The art of robot reinforcement learning
Lessons learned by my third year of research
Hello world, I’m Elle. I am a third year PhD student focused on contact-rich manipulation via reinforcement learning (RL). I’ve essentially spent the last few years trying to persuade dexterous hands, robotic arms, and humanoids to do what I want.
Recently, I was invited to give a talk at the BeNeRL seminar series. They specifically asked for a “practical advice” section, and while preparing it, I realised that the reality of RL for robotics is far from the elegant math you find in textbooks. It’s a constant battle against strange simulator physics, grumpy MDPs, and brittle hyperparameters.

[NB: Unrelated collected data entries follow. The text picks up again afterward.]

File: src/rtl/mesi_isc_pkg.sv
// Shared definitions for the MESI inter-snoop controller: coherence-bus commands,
// broadcast request types and the snoop sequencer state encoding.
package mesi_isc_pkg;

    typedef enum logic [2:0] {
        CBUS_CMD_NOP      = 3'd0,
        CBUS_CMD_WR_SNOOP = 3'd1,
        CBUS_CMD_RD_SNOOP = 3'd2,
        CBUS_CMD_EN_WR    = 3'd3,
        CBUS_CMD_EN_RD    = 3'd4
    } cbus_cmd_e;

    typedef enum logic [1:0] {
        BREQ_TYPE_NOP = 2'd0,
        BREQ_TYPE_WR  = 2'd1,
        BREQ_TYPE_RD  = 2'd2
    } breq_type_e;

    typedef enum logic [1:0] {
        ST_IDLE   = 2'd0,
        ST_SNOOP  = 2'd1,
        ST_ENABLE = 2'd2,
        ST_POP    = 2'd3
    } snoop_state_e;

endpackage

File: src/rtl/mesi_isc_snoop_ack_tracker.sv
// Tracks which non-originating CPUs still owe a snoop acknowledge for the active request.
module mesi_isc_snoop_ack_tracker (
    input  logic       clk,
    input  logic       rst,
    input  logic       load_i,
    input  logic [1:0] cpu_id_i,
    input  logic [3:0] ack_i,
    output logic [3:0] pending_o,
    output logic       all_done_o
);

    logic [3:0] pending_q;
    logic [3:0] pending_d;

    // Acks on lanes that are not pending fall out of the AND and are ignored.
    always_comb begin
        pending_d = pending_q & ~ack_i;
        if (load_i) begin
            pending_d = ~(4'b0001 << cpu_id_i);
        end
    end

    always_ff @(posedge clk or posedge rst) begin
        if (rst) begin
            pending_q <= 4'b0000;
        end else begin
            pending_q <= pending_d;
        end
    end

    assign pending_o  = pending_q;
    assign all_done_o = ((pending_q & ~ack_i) == 4'b0000);

endmodule

File: src/rtl/mesi_isc_snoop_seq.sv
// Walks one broadcast request at a time through snoop, enable and FIFO pop
// on the four per-CPU coherence-bus lanes.
module mesi_isc_snoop_seq
    import mesi_isc_pkg::*;
#(
    parameter int CBUS_CMD_WIDTH   = 3,
    parameter int ADDR_WIDTH       = 32,
    parameter int BROAD_TYPE_WIDTH = 2,
    parameter int BROAD_ID_WIDTH   = 7
) (
    input  logic                        clk,
    input  logic                        rst,
    input  logic                        broad_fifo_empty_i,
    input  logic [ADDR_WIDTH-1:0]       broad_addr_i,
    input  logic [BROAD_TYPE_WIDTH-1:0] broad_type_i,
    input  logic [1:0]                  broad_cpu_id_i,
    input  logic [BROAD_ID_WIDTH-1:0]   broad_id_i,
    input  logic [3:0]                  cbus_ack_array_i,
    output logic                        broad_fifo_rd_o,
    output logic [ADDR_WIDTH-1:0]       cbus_addr_o,
    output logic [4*CBUS_CMD_WIDTH-1:0] cbus_cmd_array_o,
    output logic [BROAD_ID_WIDTH-1:0]   active_id_o,
    output logic                        busy_o
);

    snoop_state_e                state_q;
    snoop_state_e                state_d;
    logic [ADDR_WIDTH-1:0]       addr_q;
    logic [BROAD_TYPE_WIDTH-1:0] type_q;
    logic [1:0]                  cpu_q;
    logic [BROAD_ID_WIDTH-1:0]   id_q;

    logic       head_is_wr;
    logic       head_is_rd;
    logic       accept;
    logic       latched_is_wr;
    logic [3:0] pending;
    logic       all_done;

    assign head_is_wr    = (broad_type_i == BROAD_TYPE_WIDTH'(BREQ_TYPE_WR));
    assign head_is_rd    = (broad_type_i == BROAD_TYPE_WIDTH'(BREQ_TYPE_RD));
    assign accept        = (state_q == ST_IDLE) && !broad_fifo_empty_i && (head_is_wr || head_is_rd);
    assign latched_is_wr = (type_q == BROAD_TYPE_WIDTH'(BREQ_TYPE_WR));

    mesi_isc_snoop_ack_tracker u_ack_tracker (
        .clk        (clk),
        .rst        (rst),
        .load_i     (accept),
        .cpu_id_i   (broad_cpu_id_i),
        .ack_i      (cbus_ack_array_i),
        .pending_o  (pending),
        .all_done_o (all_done)
    );

    always_ff @(posedge clk or posedge rst) begin
        if (rst) begin
            state_q <= ST_IDLE;
            addr_q  <= '0;
            type_q  <= '0;
            cpu_q   <= '0;
            id_q    <= '0;
        end else begin
            state_q <= state_d;
            if (accept) begin
                addr_q <= broad_addr_i;
                type_q <= broad_type_i;
                cpu_q  <= broad_cpu_id_i;
                id_q   <= broad_id_i;
            end
        end
    end

    // Heads with any type other than WR/RD are stale and are dropped without bus activity.
    always_comb begin
        state_d = state_q;
        unique case (state_q)
            ST_IDLE: begin
                if (!broad_fifo_empty_i) begin
                    state_d = (head_is_wr || head_is_rd) ? ST_SNOOP : ST_POP;
                end
            end
            ST_SNOOP: begin
                if (all_done) begin
                    state_d = ST_ENABLE;
                end
            end
            ST_ENABLE: begin
                if (cbus_ack_array_i[cpu_q]) begin
                    state_d = ST_POP;
                end
            end
            ST_POP: begin
                state_d = ST_IDLE;
            end
            default: begin
                state_d = ST_IDLE;
            end
        endcase
    end

    always_comb begin
        cbus_cmd_array_o = '0;
        broad_fifo_rd_o  = (state_q == ST_POP);
        busy_o           = (state_q != ST_IDLE);
        unique case (state_q)
            ST_SNOOP: begin
                for (int i = 0; i < 4; i++) begin
                    if (pending[i]) begin
                        cbus_cmd_array_o[i*CBUS_CMD_WIDTH +: CBUS_CMD_WIDTH] = latched_is_wr ?
                            CBUS_CMD_WIDTH'(CBUS_CMD_WR_SNOOP) : CBUS_CMD_WIDTH'(CBUS_CMD_RD_SNOOP);
                    end
                end
            end
            ST_ENABLE: begin
                cbus_cmd_array_o[int'(cpu_q)*CBUS_CMD_WIDTH +: CBUS_CMD_WIDTH] = latched_is_wr ?
                    CBUS_CMD_WIDTH'(CBUS_CMD_EN_WR) : CBUS_CMD_WIDTH'(CBUS_CMD_EN_RD);
            end
            default: begin
                cbus_cmd_array_o = '0;
            end
        endcase
    end

    assign cbus_addr_o = addr_q;
    assign active_id_o = id_q;

endmodule

File: config.mk
export PLATFORM = sky130hd
export DESIGN_NAME = mesi_isc_snoop_seq
export DESIGN_NICKNAME = d
export VERILOG_FILES = /design/src/rtl/mesi_isc_pkg.sv /design/src/rtl/mesi_isc_snoop_ack_tracker.sv /design/src/rtl/mesi_isc_snoop_seq.sv
export SDC_FILE = /design/constraint.sdc
export NUM_CORES = 1
export LEC_CHECK = 0
export CORE_MARGIN = 8
export CORE_UTILIZATION = 45
export CTS_BUF_LIST = sky130_fd_sc_hd__clkbuf_4
export CTS_CLUSTER_DIAMETER = 60
export DETAILED_ROUTE_END_ITERATION = 8
export GPL_TIMING_DRIVEN = 0
export HOLD_SLACK_MARGIN = 0.02
export PLACE_DENSITY = 0.92
export SKIP_LAST_GASP = 1
export SLEW_MARGIN = 0
export SYNTH_ARGS = -nofsm -noshare
export SYNTH_HDL_FRONTEND = slang
export SYNTH_SLANG_ARGS = --single-unit
File: constraint.sdc
create_clock -name clk -period 3.4 [get_ports clk]
set_input_delay 0.34 -clock clk [delete_from_list [all_inputs] [get_ports clk]]
set_output_delay 0.34 -clock clk [all_outputs]
set_load 0.01 [all_outputs]
Yosys cells after proc, flatten, opt, wreduce, memory -nomap -nowiden

Cells that the tools add are included.

Register bits after elaboration: 49
Input bits: 50

Add/sub/neg operators: 1
Multiply operators: 1
$lt $le $gt $ge: 1
Equality and inequality tests: 9
Shifts and indexed selects: 3
Muxes and demuxes: 15
Bitwise logic cells: 4
Reduce and logical (&&, ||, !) cells: 8

Operators by type and width:

| kind                    | number |
|---|---|
| $neg 4->33              | 1 |
| $shift 3x33->12 const A | 1 |
| $shiftx 3x33->12        | 1 |
| $pmux 12 s2             | 1 |
| $mux 2                  | 9 |
| $and 12x12->12          | 1 |
| $not 4->4               | 2 |
| $pmux 2 s4              | 1 |
| $eq 2x1->1 const B      | 3 |
| $eq 2x2->1 const B      | 3 |
| $ne 2x2->1 const B      | 3 |
| $and 4x4->4             | 1 |
| $logic_not 4->1         | 1 |
| $mul 2x2->4 const B     | 1 |
| $mux 4                  | 1 |
| $shl 1x2->4 const A     | 1 |
| $lt 2x3->1 const B      | 1 |
| $mux 3                  | 1 |
| $reduce_and 3->1        | 1 |
| $bmux 1 s2              | 1 |
| $logic_and 1x1->1       | 2 |
| $logic_not 2->1         | 1 |
| $reduce_bool 2->1       | 1 |
| $logic_not 1->1         | 1 |
| other kinds (2)         | 2 |

Longest topological paths before layout

Gate-level depths: netlist of the first run.

Depth after elaboration: 5
Depth in mapped cells: 8
Gate-level depth less buffers: 6

Modules after synthesis

From an unflattened synthesis of the first run, not the netlist that was laid out.

Cell total of the unflattened synthesis: 178
Area total of the unflattened synthesis: 2299.7 um^2

By module, submodules not included:

| module                     | instances | cells an instance | area each (um^2) | sequential area each (um^2) |
|---|---|---|---|---|
| mesi_isc_snoop_seq         | 1         | 159               | 2085.8           | 1126.1 |
| mesi_isc_snoop_ack_tracker | 1         | 19                | 214.0            | 100.1 |

Least setup slack after synthesis of the first run

OpenSTA, ideal clock, no wires.

Kind: register to output
From: register state_q[0]
To: output port cbus_cmd_array_o[10]
Arrival: 1.582 ns
Setup slack: 1.478 ns
Stages on the path, launching flop included: 7
Path buffers: 1
Path through: dfrtp_1 inv_1 ha_1 clkbuf_1 nand4b_1 or3_1 mux2i_1

Word-level cells in the longest chain between the ends: 2
Elaborated cells between the ends (all ways): 3
Classes of those cells: eq/ne (2); mux (1)

RTL lines:

| what                                            | line                      | RTL |
|---|---|---|
| from (decl)                                     | mesi_isc_snoop_seq.sv:26  | `snoop_state_e state_q;` |
| from (signal assigned)                          | mesi_isc_snoop_seq.sv:63  | `state_q <= state_d;` |
| $eq 2x2->1 / $eq 2x1->1 (equally long branches) | mesi_isc_snoop_seq.sv:105 | `unique case (state_q)` |
| $pmux 12 s2 (*)                                 | mesi_isc_snoop_seq.sv:105 |  |
| to (decl)                                       | mesi_isc_snoop_seq.sv:21  | `output logic [4*CBUS_CMD_WIDTH-1:0] cbus_cmd_array_o,` |

Mark *: on every way between the ends. The rest lies on a longest branch, timed or not.

Worst setup path after layout of the first run

From: register state_q[0]
To: output port cbus_cmd_array_o[9]

The elaborated chain is that of the path after synthesis.

==> flow_metrics.env, run 1 <==
export IMPL_clock_sinks=49
export IMPL_synth_fp_nets=238
export IMPL_worstPathRequired_ns=3.06
export IMPL_maxSlewHeadroom_pct=66.34
export IMPL_synth_area_leaders="dfrtp_1, mux2_2, ha_1"
export IMPL_die_w_um=87.31
export IMPL_rows=26
export IMPL_tightest_slew_ns=0.5042
export IMPL_routedWlPerCell_um=15.46
export IMPL_initial_core_util_pct=45.68
export IMPL_finalSetupViolCount=0
export IMPL_synth_area_mm2=0.002288
export IMPL_place_hpwl_um=4524
export IMPL_cts_buffers=5
export IMPL_die_h_um=87.31
export IMPL_grt_max_degree=28
export IMPL_antenna_found_initial=0
export IMPL_arrival_ns=2.61
export IMPL_num_vias=1782
export IMPL_vdd_ir_drop_worst_v=0.0004476
export IMPL_place_congestion=0.8036
export IMPL_startpoint_type="flop"
export IMPL_clk_pin_slew_worst_paths_ns=0.15
export IMPL_fillers=384
export IMPL_final_layout_size_suffix_gt1_share_pct=20.07
export IMPL_finalHoldViolCount=0
export IMPL_finalCriticalPeriod_ns=2.952
export IMPL_layout_common_cells="clkdlybuf4s50_1, dfrtp_1, mux2_2"
export IMPL_track_usage_pct=14.85
export IMPL_holdBufCountCts=0
export IMPL_rsz0062_at_grt="no"
export IMPL_cts_max_level=2
export IMPL_final_cells=359
export IMPL_drc=0
export IMPL_grt_pass1_vias=1875
export IMPL_avgSynthCellArea_um2=12.86
export IMPL_status="complete, no violations"
export IMPL_drtPass1Iterations=4
export IMPL_slew_violations=0
export IMPL_rrSetupSlack_ns=1.61
export IMPL_yosysTopAreaCell="dfrtp_1"
export IMPL_p_per_area_mw_per_mm2=768.5
export IMPL_fin_area_mm2=0.003476
export IMPL_wl_um=5550
export IMPL_grt_pass1_wl_um=8769
export IMPL_cts_tree="built"
export IMPL_cts_root_buf="clkbuf_4"
export IMPL_slowest_stage="clkdlybuf4s50_1"
export IMPL_grt_overflow=0
export IMPL_portBuffers=102
export IMPL_crit_path_max_fanout=8
export IMPL_worstSetupEndpoint="cbus_cmd_array_o[9]"
export IMPL_ios=103
export IMPL_antenna_left=0
export IMPL_cap_violations=0
export IMPL_max_stage_delay_ns=0.56
export IMPL_synth_seq_cells=49
export IMPL_postSynthCellCount=178
export IMPL_synth_distinct_cells=29
export IMPL_nets=348
export IMPL_cts_max_path_buffers=2
export IMPL_clkLatencyLatePin_ns=0.36
export IMPL_p_leak_nw=1.493
export IMPL_r2r_start="state_q[0]$_DFFE_PP0P_"
export IMPL_reg2reg_to="cbus_addr_o[3]$_DFFE_PP0N_"
export IMPL_worstRegToRegCells=6
export IMPL_setup_tns_final_ns=0
export IMPL_path_cells="inv_1, ha_1, clkbuf_1, nand4b_1, or3_1, a21oi_1, clkdlybuf4s50_1"
export IMPL_end_kind="output port"
export IMPL_core_area_mm2=0.005010
export IMPL_area_delta_synth_final_pct=51.89
export IMPL_drtIter0Drc=34
export IMPL_startpoint="state_q[0]$_DFFE_PP0P_"
export IMPL_min_period_over_period_pct=86.83
export IMPL_total_power_mw=2.671
export IMPL_clock_fmax_ghz=0.3387
export IMPL_skew_ns=0.01219
export IMPL_crit_type="reg2out"
export IMPL_yosysTopAreaCellShare_pct=53.58
export IMPL_ctsResizeCount=0
export IMPL_post_cts_buffers=0
export IMPL_min_path_type="in2async"
export IMPL_die_area_mm2=0.007623
export IMPL_yosysSeqAreaShare_pct=53.58
export IMPL_vias_per_cell=4.964
export IMPL_antennaDiodeCount=0
export IMPL_placed_cell_area_mm2=0.003417
export IMPL_yosys_warnings=0
export IMPL_placed_cells=351
export IMPL_final_common_cell="clkdlybuf4s50_1"
-- kinds of logic after synthesis --
kind of cell | after synthesis | share of synthesized area, %
fa+ha+maj | 10 | 5.467
mux | 47 | 23.67
compound gates | 16 | 4.046
buf+inv | 13 | 2.952
xor+xnor | 1 | 0.3828
simple gates | 42 | 9.897
flops | 49 | 53.58
-- state kept, by name, summed over array words and instances, names as in the netlist --
name / cells
cpu_q: 2
active_id_o: 7
cbus_addr_o: 32
type_q: 2
u_ack_tracker.pending_o: 4
state_q: 2
-- worst max-delay path, delay by kind of cell (launching register included) --
family / cells / cell delay [ns]
simple gates: 2 / 0.51
flops: 1 / 0.40
compound gates: 1 / 0.14
buf+inv: 3 / 0.93
fa+ha+maj: 1 / 0.28
-- routing by layer --
metal  vias to the layer above  part of all wire (%)  wire (um)  GRT usage, %
met5                         -                     0          0             0
met4                         0                   1.0         57         4.375
met3                         7                   8.5        474         6.038
met2                        64                    52       2893         26.10
met1                       868                    38       2126         15.82
li1                        843                     -          -             -
-- how the worst min path moves through the flow --
stage / startpoint / endpoint / slack [ns] / cells after the start
after global placement: cbus_addr_o[24]$_DFFE_PP0N_ / cbus_addr_o[24]$_DFFE_PP0N_ / 0.49 / 1
after global routing: rst / cbus_addr_o[21]$_DFFE_PP0N_ / 0.31 / 2
final: rst / cbus_addr_o[28]$_DFFE_PP0N_ / 0.30 / 2
after CTS: rst / active_id_o[1]$_DFFE_PP0N_ / 0.30 / 2
after detailed placement: cbus_addr_o[6]$_DFFE_PP0N_ / cbus_addr_o[6]$_DFFE_PP0N_ / 0.49 / 1
after floorplan: broad_type_i[1] / type_q[0]$_DFFE_PP0N_ / 0.45 / 1
-- stage by stage --
step / setup slack (ns) / util, % / hold WS [ns]
2_1_floorplan: 1.478 / - / 0.4480
3_3_place_gp: 0.8835 / 67.81 / 0.4863
3_5_place_dp: 0.8450 / 68.21 / 0.4920
4_1_cts: 0.4416 / 69.38 / 0.3031
5_1_grt: 0.2787 / 69.38 / 0.3109
6_report: 0.4477 / 69.38 / 0.3030
-- synth_stat cells --
cell type,n
dfrtp_1,49
mux2_2,39
nor2_1,11
ha_1,10
a21oi_1,7
nand2_1,7
nor2b_1,7
inv_1,6
nand3_1,6
mux2i_1,5
o21ai_0,5
buf_2,3
nand2b_1,3
buf_6,2
clkbuf_1,2
mux2_4,2
nand4b_1,2
a21o_1,1
a32oi_1,1
and2b_1,1
and3_1,1
and4_1,1
mux4_2,1
nand2b_4,1
nor4_1,1
o21a_1,1
o41ai_1,1
or3_1,1
xnor2_1,1
-- power breakdown --
part | total [mW] | switching, mW | internal [mW]
combinational | 1.39 | 0.555 | 0.830
sequential | 1.01 | 0.156 | 0.855
clock | 0.276 | 0.184 | 0.0911
-- layout make-up --
class / count / area, um2 / share of cell area, %
multi-input combinational: 116 / 994.7 / 28.62
sequential: 49 / 1226 / 35.28
tap: 70 / 87.58 / 2.520
inverter: 6 / 22.52 / 0.6479
clock buffer: 6 / 45.04 / 1.296
buffer: 7 / 45.04 / 1.296
clock inverter: 2 / 13.76 / 0.3960
timing repair buffer: 103 / 1041 / 29.95
(Power assumes the default switching activity.)
==> inputs of run 2 (changes only) <==
--- a/config.mk
+++ b/config.mk
@@ -12,7 +12,7 @@
 export DETAILED_ROUTE_END_ITERATION = 8
 export GPL_TIMING_DRIVEN = 0
 export HOLD_SLACK_MARGIN = 0.02
-export PLACE_DENSITY = 0.92
+export PLACE_DENSITY_LB_ADDON = 0.25
 export SKIP_LAST_GASP = 1
 export SLEW_MARGIN = 0
 export SYNTH_ARGS = -nofsm -noshare
==> flow_metrics.env, run 2 (synthesis gave the netlist of run 1 again) <==
export IMPL_worstRegToRegCells=6
export IMPL_finalHoldViolCount=0
export IMPL_skew_ns=0.009232
export IMPL_grt_overflow=0
export IMPL_ctsResizeCount=0
export IMPL_path_cells="inv_1, ha_1, clkbuf_1, nand4b_1, or3_1, mux2i_1, clkdlybuf4s50_1"
export IMPL_reg2reg_to="cbus_addr_o[25]$_DFFE_PP0N_"
export IMPL_area_delta_synth_final_pct=52.76
export IMPL_final_common_cell="clkdlybuf4s50_1"
export IMPL_initial_core_util_pct=45.68
export IMPL_switching_share_pct=32.36
export IMPL_drtIter0Drc=40
export IMPL_startpoint_type="flop"
export IMPL_rrSetupSlack_ns=1.61
export IMPL_grt_pass1_wl_um=9170
export IMPL_cts_max_level=2
export IMPL_holdBufCountCts=0
export IMPL_nets=348
export IMPL_power_share_clock_pct=12.3
export IMPL_r2r_start="state_q[0]$_DFFE_PP0P_"
export IMPL_die_h_um=87.31
export IMPL_vdd_ir_drop_worst_v=0.0005522
export IMPL_p_per_area_mw_per_mm2=780.8
export IMPL_routedWlPerCell_um=15.70
export IMPL_power_switching_mw=0.8833
export IMPL_min_period_over_period_pct=86.96
export IMPL_track_usage_pct=15.33
export IMPL_clk_pin_slew_worst_paths_ns=0.13
export IMPL_status="complete, no violations"
export IMPL_max_stage_delay_ns=0.56
export IMPL_die_w_um=87.31
export IMPL_placed_cells=351
export IMPL_antenna_found_initial=0
export IMPL_cts_max_path_buffers=2
export IMPL_core_area_mm2=0.005010
export IMPL_rsz0062_at_grt="no"
export IMPL_rows=26
export IMPL_post_cts_buffers=0
export IMPL_slowest_stage="clkdlybuf4s50_1"
export IMPL_ios=103
export IMPL_crit_type="reg2out"
export IMPL_grt_pass1_vias=1932
export IMPL_antennaDiodeCount=0
export IMPL_seqPwrFrac_pct=36.8
export IMPL_die_area_mm2=0.007623
export IMPL_end_kind="output port"
export IMPL_clock_fmax_ghz=0.3382
export IMPL_num_vias=1726
export IMPL_min_path_type="in2async"
export IMPL_drtPass1Iterations=6
export IMPL_clkLatencyLatePin_ns=0.36
export IMPL_combPwrFrac_pct=50.9
export IMPL_slew_violations=0
export IMPL_cap_violations=0
export IMPL_layout_common_cells="clkdlybuf4s50_1, dfrtp_1, mux2_2"
export IMPL_cts_root_buf="clkbuf_4"
export IMPL_drc=0
export IMPL_finalSetupViolCount=0
export IMPL_tightest_slew_ns=0.4714
export IMPL_startpoint="state_q[0]$_DFFE_PP0P_"
export IMPL_cts_buffers=5
export IMPL_total_power_mw=2.730
export IMPL_p_leak_nw=1.500
export IMPL_final_cells=359
export IMPL_maxSlewHeadroom_pct=68.53
export IMPL_finalCriticalPeriod_ns=2.957
export IMPL_p_int_mw=1.846
export IMPL_setup_tns_final_ns=0
export IMPL_place_hpwl_um=4497
export IMPL_final_layout_size_suffix_gt1_share_pct=19.72
export IMPL_grt_max_degree=30
export IMPL_worstPathRequired_ns=3.06
export IMPL_cts_tree="built"
export IMPL_crit_path_max_fanout=8
export IMPL_vias_per_cell=4.808
export IMPL_antenna_left=0
export IMPL_largest_register_ffs=32
export IMPL_portBuffers=102
export IMPL_place_congestion=0.7664
export IMPL_arrival_ns=2.62
export IMPL_wl_um=5635
export IMPL_clock_sinks=49
## run 2: worst max-delay path, delay by kind of cell, from the launching register on
| kind | cells | cell delay (ns) |
|---|---|---|
| multiplexers | 1 | 0.15 |
| flip-flops | 1 | 0.40 |
| buffers and inverters | 3 | 0.94 |
| adder cells (fa/ha/maj) | 1 | 0.28 |
| AND/OR/NAND/NOR | 2 | 0.50 |
## run 2: layout make-up
| type | count | area (um2) |
|---|---|---|
| Sequential cell | 49 | 1226 |
| Multi-Input combinational cell | 116 | 994.7 |
| Timing Repair Buffer | 103 | 1041 |
| Clock buffer | 6 | 45.04 |
| Clock inverter | 2 | 33.78 |
| Inverter | 6 | 22.52 |
| Buffer | 7 | 45.04 |
| Fill cell | 406 | 1514 |
| Tap cell | 70 | 87.58 |
## run 2: stage by stage
| step | worst slack (ns) | hold slack (ns) | utilization, % | area, um2 |
|---|---|---|---|---|
| detailed placement | 0.8125 | 0.4918 | 68.21 | 3417 |
| global route | 0.2254 | 0.3297 | 69.78 | 3496 |
| global placement | 0.8696 | 0.4852 | 67.81 | 3397 |
| floorplan | 1.478 | 0.4480 | - | 2288 |
| CTS | 0.3987 | 0.3068 | 69.78 | 3496 |
| finish | 0.4435 | 0.3066 | 69.78 | 3496 |
## run 2: how the worst max path moves through the flow
| stage | end | depth (start not counted) | slack, ns |
|---|---|---|---|
| finish | cbus_cmd_array_o[10] | 7 | 0.44 |
| global route | cbus_cmd_array_o[9] | 7 | 0.23 |
| CTS | cbus_cmd_array_o[10] | 7 | 0.40 |
| detailed placement | cbus_cmd_array_o[10] | 7 | 0.81 |
| global placement | cbus_addr_o[8]$_DFFE_PP0N_ | 2 | 0.87 |
| floorplan | cbus_cmd_array_o[10] | 6 | 1.48 |
## run 2: metal layers
metal / vias up / track usage (%) / share of wire, %
li1: 840 / - / -
met2: 63 / 25.34 / 47
met5: - / 0 / 0
met4: 0 / 4.688 / 1.2
met3: 6 / 7.075 / 10
met1: 817 / 17.09 / 41
## run 2: power groups by stage
stage / combinational [mW] / clock (mW) / sequential (mW)
after global routing: 1.51 / 0.367 / 1.05
after CTS: 1.42 / 0.349 / 1.01
after global placement: 1.38 / 0 / 1.00
after detailed placement: 1.41 / 0 / 1.02
final: 1.39 / 0.335 / 1.01
after floorplan: 0.578 / 0 / 1.12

I decided to expand that talk into this post. These are my most important lessons - the things I wish I’d known before I started. If you have thoughts on any of these points, or your own stories, I would love to hear them in the comments :)
Your agent does not live on Earth
You wouldn’t fly by thermometer: Master the MDP
RL: Don’t start from scratch, but make it yours
Hyperparameters are your friend
WandB: Mission Control
Play the long game
1. Your agent does not live on Earth
After weeks of effort, you finally have a beautiful looking scene in Isaac Lab. Excited, you hit train.py right away and begin to work on your exciting new methodology. But you’ve actually forgotten something more important: the physics of the scene. Do you know:
What is the restitution of your object? Is it like a brick or a bouncy ball?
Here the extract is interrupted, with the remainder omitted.